YOUR INSTRUCTIONS:
Within the entries below, the lines from the one with "RTL edit 1: logic" through the one with "RTL edit 1: routing" are to be set down exactly, both ends kept.

[[ DATA FOR REVIEW open ]]

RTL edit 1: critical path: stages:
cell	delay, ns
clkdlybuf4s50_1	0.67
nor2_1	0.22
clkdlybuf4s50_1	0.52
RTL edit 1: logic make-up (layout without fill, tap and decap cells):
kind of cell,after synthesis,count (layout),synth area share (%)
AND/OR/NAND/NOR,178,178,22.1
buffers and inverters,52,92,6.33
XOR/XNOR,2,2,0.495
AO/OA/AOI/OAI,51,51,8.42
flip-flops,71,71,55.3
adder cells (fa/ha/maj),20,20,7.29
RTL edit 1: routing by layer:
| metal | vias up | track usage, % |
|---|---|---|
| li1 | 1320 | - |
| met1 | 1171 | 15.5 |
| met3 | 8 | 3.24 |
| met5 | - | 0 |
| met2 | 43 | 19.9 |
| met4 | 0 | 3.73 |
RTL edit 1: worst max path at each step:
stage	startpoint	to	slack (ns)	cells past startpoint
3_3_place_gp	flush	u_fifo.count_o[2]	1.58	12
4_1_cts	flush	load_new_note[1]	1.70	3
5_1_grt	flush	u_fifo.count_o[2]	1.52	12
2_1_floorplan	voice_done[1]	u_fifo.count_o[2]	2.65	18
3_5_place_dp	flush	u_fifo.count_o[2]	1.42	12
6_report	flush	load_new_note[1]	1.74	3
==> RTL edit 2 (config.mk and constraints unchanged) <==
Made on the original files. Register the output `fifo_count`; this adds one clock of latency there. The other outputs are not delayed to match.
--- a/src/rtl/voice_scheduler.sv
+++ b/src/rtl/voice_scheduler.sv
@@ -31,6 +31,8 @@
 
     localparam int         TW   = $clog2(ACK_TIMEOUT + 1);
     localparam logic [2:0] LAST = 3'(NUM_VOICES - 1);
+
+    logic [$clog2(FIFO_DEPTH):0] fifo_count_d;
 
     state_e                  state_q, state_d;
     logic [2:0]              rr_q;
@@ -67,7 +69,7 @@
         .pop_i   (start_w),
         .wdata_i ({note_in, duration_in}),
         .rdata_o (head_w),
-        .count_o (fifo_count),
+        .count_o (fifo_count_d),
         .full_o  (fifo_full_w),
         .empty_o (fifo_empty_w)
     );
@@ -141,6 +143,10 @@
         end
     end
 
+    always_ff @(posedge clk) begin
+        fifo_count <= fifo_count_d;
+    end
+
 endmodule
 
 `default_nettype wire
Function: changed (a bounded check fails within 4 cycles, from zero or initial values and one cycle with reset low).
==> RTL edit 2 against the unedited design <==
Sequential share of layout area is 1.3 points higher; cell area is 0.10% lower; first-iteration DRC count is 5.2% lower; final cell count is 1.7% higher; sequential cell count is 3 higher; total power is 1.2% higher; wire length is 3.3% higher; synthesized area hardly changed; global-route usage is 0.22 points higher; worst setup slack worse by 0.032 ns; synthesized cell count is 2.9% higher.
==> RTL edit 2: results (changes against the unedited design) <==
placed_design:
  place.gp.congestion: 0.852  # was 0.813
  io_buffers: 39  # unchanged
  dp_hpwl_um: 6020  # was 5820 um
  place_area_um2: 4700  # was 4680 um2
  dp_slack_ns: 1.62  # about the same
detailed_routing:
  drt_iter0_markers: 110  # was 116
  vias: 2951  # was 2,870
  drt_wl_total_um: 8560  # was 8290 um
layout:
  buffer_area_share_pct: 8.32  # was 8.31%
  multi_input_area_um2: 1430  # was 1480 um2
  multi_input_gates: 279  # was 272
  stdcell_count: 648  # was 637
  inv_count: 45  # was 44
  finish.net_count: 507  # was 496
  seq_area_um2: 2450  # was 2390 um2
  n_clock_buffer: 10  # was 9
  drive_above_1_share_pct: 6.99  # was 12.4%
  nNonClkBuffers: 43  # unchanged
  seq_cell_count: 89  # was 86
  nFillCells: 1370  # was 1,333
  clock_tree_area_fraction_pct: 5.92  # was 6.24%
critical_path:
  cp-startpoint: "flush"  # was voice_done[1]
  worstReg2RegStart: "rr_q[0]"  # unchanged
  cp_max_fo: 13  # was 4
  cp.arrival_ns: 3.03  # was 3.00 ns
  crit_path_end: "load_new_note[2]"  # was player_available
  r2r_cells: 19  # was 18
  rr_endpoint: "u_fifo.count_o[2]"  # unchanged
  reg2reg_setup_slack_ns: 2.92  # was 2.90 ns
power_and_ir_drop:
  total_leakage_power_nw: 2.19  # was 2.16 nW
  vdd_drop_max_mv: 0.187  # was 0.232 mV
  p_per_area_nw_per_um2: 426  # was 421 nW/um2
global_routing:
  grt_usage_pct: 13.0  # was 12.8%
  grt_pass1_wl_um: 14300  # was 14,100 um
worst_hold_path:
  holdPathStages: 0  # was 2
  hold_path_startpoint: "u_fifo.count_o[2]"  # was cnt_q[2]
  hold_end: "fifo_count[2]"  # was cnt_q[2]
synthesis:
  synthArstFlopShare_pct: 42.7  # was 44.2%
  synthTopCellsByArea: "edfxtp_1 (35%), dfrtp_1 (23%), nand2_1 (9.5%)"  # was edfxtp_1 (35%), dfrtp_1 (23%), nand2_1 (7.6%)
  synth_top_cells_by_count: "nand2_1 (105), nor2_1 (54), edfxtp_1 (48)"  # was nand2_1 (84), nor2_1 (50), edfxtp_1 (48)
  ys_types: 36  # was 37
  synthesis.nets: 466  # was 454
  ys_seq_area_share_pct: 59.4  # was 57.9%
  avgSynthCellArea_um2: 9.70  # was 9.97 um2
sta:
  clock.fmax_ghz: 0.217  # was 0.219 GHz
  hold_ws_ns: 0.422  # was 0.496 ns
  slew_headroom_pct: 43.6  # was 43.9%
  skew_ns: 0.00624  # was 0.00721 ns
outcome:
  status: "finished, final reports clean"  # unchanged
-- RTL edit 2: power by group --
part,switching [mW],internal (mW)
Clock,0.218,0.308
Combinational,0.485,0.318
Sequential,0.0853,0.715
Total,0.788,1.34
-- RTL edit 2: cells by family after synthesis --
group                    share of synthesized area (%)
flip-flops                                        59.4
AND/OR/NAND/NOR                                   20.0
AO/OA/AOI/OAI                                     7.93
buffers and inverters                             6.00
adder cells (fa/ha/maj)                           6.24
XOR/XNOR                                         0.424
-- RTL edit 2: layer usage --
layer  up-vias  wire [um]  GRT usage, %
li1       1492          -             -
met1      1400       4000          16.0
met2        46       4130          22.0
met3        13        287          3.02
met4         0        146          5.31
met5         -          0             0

[[ DATA FOR REVIEW closed ]]

SOLUTION FOR THIS PROBLEM:
RTL edit 1: logic make-up (layout without fill, tap and decap cells):
kind of cell,after synthesis,count (layout),synth area share (%)
AND/OR/NAND/NOR,178,178,22.1
buffers and inverters,52,92,6.33
XOR/XNOR,2,2,0.495
AO/OA/AOI/OAI,51,51,8.42
flip-flops,71,71,55.3
adder cells (fa/ha/maj),20,20,7.29
RTL edit 1: routing by layer:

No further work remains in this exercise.